Costuma-se chamar a tv de caixa de idiotas, porque é uma caixa, e porque idiotas aparecem dentro dela, e porque idiotas a adoram. Mas há idiotas que escrevem livros - se você entrar numa livraria agora, vai ver que os livros em destaque foram escritos por eles, não por Tolstoi ou Mark Twain - e há idiotas que adoram livros que foram escritos por idiotas. E no entanto ninguém chama os livros de “cadernos de idiotas”.

Isso tudo para dizer que há boas coisas na tv. Talvez você já soubesse disso- mas os críticos de tv dos jornais não sabem.
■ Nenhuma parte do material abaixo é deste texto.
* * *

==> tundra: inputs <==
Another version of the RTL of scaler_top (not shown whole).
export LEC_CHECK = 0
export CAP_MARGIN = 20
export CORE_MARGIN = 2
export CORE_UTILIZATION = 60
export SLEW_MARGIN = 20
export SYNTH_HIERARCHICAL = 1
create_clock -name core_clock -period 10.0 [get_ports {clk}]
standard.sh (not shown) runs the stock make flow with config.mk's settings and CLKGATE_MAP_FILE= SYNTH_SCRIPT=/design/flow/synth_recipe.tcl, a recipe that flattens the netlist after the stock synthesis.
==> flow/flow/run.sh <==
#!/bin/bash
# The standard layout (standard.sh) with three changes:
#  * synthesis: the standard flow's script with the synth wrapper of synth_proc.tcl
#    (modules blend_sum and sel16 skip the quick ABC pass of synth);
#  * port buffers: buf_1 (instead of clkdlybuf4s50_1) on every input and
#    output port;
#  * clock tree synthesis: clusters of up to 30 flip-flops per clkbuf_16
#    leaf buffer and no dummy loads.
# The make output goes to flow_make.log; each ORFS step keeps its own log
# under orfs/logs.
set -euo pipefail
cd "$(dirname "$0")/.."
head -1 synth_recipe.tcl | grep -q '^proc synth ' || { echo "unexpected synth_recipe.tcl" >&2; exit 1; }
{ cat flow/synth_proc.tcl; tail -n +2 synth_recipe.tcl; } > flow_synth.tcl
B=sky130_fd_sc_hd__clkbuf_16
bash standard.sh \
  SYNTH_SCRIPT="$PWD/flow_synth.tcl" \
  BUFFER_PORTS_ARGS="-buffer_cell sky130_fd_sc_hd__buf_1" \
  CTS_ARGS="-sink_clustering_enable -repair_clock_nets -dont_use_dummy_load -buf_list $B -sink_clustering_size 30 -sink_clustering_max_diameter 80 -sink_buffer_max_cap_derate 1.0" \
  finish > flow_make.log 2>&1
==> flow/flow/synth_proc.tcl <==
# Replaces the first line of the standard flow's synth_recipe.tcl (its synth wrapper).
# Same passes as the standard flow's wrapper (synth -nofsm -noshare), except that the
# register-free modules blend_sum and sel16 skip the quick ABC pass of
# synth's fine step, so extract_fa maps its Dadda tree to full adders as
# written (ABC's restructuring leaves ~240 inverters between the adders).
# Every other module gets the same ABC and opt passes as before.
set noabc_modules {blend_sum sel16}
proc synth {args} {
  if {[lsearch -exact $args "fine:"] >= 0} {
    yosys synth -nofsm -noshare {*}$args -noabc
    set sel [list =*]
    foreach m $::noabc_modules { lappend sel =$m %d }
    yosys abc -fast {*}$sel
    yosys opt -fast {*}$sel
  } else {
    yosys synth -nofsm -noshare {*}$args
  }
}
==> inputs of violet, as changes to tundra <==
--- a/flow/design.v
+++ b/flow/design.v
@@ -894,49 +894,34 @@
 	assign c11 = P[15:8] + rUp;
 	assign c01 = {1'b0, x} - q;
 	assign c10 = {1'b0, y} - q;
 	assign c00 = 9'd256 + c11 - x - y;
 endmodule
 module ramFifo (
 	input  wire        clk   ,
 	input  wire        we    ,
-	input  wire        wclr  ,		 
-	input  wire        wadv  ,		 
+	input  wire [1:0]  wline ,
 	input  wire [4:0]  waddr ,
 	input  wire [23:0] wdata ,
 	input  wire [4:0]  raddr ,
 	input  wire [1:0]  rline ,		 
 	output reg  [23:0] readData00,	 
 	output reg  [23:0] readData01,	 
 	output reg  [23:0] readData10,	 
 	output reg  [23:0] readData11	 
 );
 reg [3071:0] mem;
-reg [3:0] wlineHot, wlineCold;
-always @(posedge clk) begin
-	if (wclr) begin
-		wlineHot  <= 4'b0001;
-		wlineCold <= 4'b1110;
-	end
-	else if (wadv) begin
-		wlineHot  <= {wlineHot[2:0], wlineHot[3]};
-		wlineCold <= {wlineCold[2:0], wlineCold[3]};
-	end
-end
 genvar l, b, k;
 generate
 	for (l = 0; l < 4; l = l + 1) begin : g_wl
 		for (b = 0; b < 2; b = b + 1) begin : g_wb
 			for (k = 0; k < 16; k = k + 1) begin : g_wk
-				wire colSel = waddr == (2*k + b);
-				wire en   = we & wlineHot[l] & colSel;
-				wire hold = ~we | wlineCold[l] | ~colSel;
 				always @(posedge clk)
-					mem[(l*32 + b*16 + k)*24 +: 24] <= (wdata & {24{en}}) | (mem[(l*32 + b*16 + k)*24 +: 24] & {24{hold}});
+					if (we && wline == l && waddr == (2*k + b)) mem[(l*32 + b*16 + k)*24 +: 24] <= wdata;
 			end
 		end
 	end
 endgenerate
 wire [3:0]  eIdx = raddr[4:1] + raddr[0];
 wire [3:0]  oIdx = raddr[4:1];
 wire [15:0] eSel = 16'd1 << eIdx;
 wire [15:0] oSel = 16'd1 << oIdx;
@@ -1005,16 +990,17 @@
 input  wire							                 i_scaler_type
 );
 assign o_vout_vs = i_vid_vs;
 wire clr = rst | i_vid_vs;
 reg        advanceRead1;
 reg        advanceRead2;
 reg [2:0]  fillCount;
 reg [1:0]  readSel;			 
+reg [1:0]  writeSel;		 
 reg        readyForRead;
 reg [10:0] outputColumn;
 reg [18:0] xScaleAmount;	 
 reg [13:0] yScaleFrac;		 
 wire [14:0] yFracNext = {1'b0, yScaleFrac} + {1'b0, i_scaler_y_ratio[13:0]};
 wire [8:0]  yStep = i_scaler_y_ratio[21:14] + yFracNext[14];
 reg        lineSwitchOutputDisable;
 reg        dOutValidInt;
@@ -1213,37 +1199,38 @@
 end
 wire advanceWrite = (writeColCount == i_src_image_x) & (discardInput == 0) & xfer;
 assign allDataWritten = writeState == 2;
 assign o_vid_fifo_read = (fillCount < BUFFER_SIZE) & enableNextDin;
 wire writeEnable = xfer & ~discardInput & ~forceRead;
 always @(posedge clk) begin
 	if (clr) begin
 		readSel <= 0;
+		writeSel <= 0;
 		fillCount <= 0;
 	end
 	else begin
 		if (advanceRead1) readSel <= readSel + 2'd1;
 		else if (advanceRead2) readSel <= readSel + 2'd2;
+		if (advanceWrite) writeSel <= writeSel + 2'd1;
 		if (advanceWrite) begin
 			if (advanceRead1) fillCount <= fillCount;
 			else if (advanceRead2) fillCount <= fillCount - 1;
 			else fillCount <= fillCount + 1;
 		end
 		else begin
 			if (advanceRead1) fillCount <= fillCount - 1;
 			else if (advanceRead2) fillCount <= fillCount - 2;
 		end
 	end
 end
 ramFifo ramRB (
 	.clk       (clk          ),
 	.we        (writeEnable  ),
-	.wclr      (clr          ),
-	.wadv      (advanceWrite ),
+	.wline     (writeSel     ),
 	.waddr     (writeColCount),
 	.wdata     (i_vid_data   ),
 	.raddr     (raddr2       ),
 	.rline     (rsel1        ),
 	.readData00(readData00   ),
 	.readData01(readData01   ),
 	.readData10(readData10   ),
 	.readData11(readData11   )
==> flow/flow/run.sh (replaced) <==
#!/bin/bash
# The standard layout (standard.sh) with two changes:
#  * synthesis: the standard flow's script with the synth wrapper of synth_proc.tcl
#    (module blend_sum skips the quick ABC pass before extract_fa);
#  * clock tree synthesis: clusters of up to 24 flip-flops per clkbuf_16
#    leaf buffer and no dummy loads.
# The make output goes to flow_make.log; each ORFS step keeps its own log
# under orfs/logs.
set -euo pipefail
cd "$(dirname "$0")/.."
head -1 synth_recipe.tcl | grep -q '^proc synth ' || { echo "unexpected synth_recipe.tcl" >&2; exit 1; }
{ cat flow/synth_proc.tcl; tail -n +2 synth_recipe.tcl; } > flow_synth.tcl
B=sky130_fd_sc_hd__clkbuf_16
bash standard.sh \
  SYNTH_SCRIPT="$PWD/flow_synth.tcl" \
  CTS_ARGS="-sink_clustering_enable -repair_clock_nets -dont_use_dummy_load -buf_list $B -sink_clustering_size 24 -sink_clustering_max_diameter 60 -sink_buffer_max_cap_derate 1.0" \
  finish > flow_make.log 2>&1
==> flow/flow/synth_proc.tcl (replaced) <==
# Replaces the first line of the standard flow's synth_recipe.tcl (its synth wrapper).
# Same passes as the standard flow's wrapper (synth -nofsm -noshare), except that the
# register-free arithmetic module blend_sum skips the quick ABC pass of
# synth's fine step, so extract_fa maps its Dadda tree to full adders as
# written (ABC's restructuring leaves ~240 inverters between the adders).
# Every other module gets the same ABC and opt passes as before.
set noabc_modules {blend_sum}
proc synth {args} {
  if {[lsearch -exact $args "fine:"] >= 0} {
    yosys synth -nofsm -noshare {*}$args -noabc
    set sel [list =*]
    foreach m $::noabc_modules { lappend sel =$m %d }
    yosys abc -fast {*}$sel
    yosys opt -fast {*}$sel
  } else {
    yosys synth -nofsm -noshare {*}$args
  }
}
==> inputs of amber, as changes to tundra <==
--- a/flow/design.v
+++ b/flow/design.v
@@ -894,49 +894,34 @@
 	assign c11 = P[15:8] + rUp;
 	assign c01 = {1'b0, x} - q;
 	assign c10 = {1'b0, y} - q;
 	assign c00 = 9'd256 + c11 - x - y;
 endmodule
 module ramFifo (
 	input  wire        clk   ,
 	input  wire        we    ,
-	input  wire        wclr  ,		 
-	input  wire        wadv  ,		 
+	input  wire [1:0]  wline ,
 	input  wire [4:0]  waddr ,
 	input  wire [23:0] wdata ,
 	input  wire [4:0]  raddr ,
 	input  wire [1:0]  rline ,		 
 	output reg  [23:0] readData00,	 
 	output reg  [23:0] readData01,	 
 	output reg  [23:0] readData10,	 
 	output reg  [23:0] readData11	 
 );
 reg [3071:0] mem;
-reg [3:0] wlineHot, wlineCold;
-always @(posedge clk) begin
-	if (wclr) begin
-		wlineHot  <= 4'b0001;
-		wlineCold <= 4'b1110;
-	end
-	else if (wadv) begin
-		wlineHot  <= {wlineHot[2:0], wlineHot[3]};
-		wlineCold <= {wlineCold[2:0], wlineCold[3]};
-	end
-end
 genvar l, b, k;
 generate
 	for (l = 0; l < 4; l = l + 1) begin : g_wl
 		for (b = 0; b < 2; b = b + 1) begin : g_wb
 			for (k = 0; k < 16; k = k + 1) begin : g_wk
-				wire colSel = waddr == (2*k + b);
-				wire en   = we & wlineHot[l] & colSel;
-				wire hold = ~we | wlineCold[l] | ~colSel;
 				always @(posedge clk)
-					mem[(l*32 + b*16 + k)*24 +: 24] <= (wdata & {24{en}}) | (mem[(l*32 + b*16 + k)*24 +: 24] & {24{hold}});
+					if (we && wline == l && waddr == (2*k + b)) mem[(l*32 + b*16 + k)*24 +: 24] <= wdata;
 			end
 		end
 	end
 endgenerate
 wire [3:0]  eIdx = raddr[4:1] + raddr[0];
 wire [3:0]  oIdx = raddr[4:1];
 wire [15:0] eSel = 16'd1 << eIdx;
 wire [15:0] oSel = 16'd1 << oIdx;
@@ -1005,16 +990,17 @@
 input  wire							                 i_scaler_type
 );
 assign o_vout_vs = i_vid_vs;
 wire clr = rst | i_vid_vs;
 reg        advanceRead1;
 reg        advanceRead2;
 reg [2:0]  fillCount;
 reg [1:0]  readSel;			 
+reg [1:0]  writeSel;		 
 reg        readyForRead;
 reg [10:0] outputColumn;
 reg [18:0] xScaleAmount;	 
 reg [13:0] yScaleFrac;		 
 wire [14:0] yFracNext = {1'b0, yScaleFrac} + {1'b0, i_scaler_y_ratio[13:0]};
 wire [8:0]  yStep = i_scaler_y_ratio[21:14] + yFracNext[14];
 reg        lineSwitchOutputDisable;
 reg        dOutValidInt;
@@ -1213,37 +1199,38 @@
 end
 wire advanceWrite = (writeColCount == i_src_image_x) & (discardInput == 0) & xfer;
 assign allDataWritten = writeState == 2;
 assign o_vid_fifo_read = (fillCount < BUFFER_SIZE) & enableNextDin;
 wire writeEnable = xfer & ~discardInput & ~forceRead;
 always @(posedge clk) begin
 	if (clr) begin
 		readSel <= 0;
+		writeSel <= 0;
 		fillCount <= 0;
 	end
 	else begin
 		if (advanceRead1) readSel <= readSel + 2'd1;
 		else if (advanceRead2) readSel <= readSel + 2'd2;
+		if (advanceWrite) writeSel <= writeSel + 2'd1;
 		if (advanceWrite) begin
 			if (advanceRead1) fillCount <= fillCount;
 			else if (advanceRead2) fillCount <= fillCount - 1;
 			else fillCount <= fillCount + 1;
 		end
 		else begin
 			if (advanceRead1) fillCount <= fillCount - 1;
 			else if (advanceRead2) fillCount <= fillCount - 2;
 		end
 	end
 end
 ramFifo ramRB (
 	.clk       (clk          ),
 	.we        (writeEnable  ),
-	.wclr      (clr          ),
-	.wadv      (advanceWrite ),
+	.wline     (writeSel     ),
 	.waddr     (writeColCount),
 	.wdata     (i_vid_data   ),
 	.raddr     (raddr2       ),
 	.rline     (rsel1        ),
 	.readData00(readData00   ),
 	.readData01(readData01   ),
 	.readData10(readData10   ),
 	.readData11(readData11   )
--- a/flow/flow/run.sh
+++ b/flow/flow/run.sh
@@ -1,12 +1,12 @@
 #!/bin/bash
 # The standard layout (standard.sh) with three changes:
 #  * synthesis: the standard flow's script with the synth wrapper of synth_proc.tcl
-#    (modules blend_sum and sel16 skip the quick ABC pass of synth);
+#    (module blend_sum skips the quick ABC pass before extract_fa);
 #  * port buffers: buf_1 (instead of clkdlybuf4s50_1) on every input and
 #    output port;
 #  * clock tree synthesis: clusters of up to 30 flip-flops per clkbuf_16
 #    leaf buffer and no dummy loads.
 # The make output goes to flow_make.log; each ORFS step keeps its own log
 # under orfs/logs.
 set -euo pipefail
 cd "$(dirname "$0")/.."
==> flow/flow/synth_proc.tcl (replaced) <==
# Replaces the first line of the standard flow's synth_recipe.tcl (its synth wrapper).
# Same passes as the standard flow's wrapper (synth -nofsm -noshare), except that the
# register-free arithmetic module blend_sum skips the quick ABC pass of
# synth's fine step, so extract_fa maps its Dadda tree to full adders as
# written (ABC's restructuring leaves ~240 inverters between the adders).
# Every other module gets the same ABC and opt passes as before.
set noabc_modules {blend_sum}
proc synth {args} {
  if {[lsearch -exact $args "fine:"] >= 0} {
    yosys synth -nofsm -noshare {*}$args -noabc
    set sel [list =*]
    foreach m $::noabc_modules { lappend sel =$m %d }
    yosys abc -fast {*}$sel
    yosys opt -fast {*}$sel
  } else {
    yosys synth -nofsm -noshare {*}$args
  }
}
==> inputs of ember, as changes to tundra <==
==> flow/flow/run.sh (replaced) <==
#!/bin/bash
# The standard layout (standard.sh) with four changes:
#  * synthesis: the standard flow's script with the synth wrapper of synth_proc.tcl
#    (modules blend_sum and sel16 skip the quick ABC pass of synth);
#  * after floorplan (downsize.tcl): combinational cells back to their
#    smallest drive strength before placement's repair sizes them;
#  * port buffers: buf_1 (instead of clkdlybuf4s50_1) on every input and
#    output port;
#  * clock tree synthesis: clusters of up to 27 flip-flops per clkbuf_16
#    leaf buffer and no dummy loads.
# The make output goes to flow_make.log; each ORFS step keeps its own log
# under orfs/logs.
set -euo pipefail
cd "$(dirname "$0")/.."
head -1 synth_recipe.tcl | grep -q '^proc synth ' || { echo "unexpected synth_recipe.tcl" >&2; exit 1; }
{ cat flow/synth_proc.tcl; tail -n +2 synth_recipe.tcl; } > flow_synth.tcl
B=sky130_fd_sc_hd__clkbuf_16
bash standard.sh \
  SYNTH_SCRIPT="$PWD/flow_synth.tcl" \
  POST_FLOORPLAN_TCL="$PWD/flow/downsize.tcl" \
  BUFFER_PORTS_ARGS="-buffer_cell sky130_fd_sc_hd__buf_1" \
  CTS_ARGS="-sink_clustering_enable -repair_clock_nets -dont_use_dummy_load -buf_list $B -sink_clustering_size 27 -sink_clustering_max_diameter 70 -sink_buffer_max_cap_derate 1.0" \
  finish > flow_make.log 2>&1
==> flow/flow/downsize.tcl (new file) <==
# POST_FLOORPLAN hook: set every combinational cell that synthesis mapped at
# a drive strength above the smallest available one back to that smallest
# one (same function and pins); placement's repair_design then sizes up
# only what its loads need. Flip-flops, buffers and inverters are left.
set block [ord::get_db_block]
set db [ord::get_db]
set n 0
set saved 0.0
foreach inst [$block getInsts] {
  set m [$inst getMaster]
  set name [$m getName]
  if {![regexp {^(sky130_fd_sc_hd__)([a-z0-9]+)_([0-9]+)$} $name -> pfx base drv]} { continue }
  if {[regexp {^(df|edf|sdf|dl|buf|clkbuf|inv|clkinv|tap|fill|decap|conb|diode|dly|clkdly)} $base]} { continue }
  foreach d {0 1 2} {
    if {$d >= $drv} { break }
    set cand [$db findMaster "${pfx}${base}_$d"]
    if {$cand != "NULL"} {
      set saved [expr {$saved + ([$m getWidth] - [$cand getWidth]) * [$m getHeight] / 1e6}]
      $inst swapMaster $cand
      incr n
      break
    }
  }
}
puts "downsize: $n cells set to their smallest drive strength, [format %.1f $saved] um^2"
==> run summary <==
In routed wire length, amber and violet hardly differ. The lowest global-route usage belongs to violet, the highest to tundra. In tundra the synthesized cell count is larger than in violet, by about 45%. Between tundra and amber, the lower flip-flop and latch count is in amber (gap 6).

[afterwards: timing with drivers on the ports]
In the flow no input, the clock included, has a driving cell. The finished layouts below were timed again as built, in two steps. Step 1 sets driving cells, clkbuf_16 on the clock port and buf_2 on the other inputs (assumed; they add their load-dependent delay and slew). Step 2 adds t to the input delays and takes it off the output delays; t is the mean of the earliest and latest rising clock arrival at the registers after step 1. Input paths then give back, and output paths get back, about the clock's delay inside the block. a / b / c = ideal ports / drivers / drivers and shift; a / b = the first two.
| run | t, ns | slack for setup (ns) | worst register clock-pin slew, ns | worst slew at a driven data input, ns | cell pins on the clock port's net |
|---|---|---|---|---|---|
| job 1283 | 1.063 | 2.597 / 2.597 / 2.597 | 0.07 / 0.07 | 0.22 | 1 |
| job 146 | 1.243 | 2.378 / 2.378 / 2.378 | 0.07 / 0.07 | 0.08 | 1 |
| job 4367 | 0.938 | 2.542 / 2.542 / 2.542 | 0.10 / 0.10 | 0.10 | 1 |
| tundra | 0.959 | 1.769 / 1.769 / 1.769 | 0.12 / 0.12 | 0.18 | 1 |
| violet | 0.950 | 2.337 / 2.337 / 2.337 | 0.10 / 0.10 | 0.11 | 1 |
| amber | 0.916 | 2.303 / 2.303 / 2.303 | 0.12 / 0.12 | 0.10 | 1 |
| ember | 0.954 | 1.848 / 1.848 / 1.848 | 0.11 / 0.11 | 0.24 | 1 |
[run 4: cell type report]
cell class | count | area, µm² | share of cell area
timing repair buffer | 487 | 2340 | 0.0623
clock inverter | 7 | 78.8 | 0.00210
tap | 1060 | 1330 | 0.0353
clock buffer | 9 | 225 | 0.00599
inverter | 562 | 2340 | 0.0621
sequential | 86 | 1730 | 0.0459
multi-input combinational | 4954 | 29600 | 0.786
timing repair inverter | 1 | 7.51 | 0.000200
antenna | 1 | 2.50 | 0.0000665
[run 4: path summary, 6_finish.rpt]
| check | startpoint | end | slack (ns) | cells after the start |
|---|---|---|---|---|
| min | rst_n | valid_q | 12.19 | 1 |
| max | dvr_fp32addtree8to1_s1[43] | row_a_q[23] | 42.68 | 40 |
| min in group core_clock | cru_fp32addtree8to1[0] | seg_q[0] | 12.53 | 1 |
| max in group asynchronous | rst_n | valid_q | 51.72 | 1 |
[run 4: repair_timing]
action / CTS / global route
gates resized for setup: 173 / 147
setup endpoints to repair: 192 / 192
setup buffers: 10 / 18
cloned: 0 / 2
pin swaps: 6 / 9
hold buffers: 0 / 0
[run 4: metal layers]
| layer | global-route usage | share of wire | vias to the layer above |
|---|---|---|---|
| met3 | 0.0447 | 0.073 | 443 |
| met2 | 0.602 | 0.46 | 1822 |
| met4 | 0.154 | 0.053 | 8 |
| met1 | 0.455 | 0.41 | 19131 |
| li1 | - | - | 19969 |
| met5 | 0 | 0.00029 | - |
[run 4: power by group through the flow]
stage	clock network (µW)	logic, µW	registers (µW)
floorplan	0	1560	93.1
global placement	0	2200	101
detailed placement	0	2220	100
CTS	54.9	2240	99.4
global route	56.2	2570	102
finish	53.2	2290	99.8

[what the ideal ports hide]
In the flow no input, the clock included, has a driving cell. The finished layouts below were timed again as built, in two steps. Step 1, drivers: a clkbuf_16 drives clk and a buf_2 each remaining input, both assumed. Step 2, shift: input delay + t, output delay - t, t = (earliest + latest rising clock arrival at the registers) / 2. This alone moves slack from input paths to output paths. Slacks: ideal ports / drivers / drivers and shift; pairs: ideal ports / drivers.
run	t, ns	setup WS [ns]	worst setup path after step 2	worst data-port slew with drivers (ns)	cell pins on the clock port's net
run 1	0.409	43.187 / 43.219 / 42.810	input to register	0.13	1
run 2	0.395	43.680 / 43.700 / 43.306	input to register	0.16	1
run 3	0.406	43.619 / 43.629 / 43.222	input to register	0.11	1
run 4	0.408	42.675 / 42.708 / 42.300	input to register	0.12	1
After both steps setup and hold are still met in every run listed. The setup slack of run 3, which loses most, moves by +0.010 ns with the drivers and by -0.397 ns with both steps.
Críticos de tv são como um crítico de literatura que achasse que os únicos livros que existem foram escritos por nutricionistas e socialites. Alguém que nunca tivesse ouvido falar de Suetônio, Plutarco, Homero, Dante, etc. Com completa falta de discernimento, eles parecem achar que só há programas de auditório na tv. Seria como um crítico de pintura que só conhecesse quadros de palhacinho chorando e incêndio na floresta (pessoalmente queria ver uma variação: incêndio em palhacinho chorando). Alguém devia pegar esse cara e gentilmente levá-lo para um bom museu.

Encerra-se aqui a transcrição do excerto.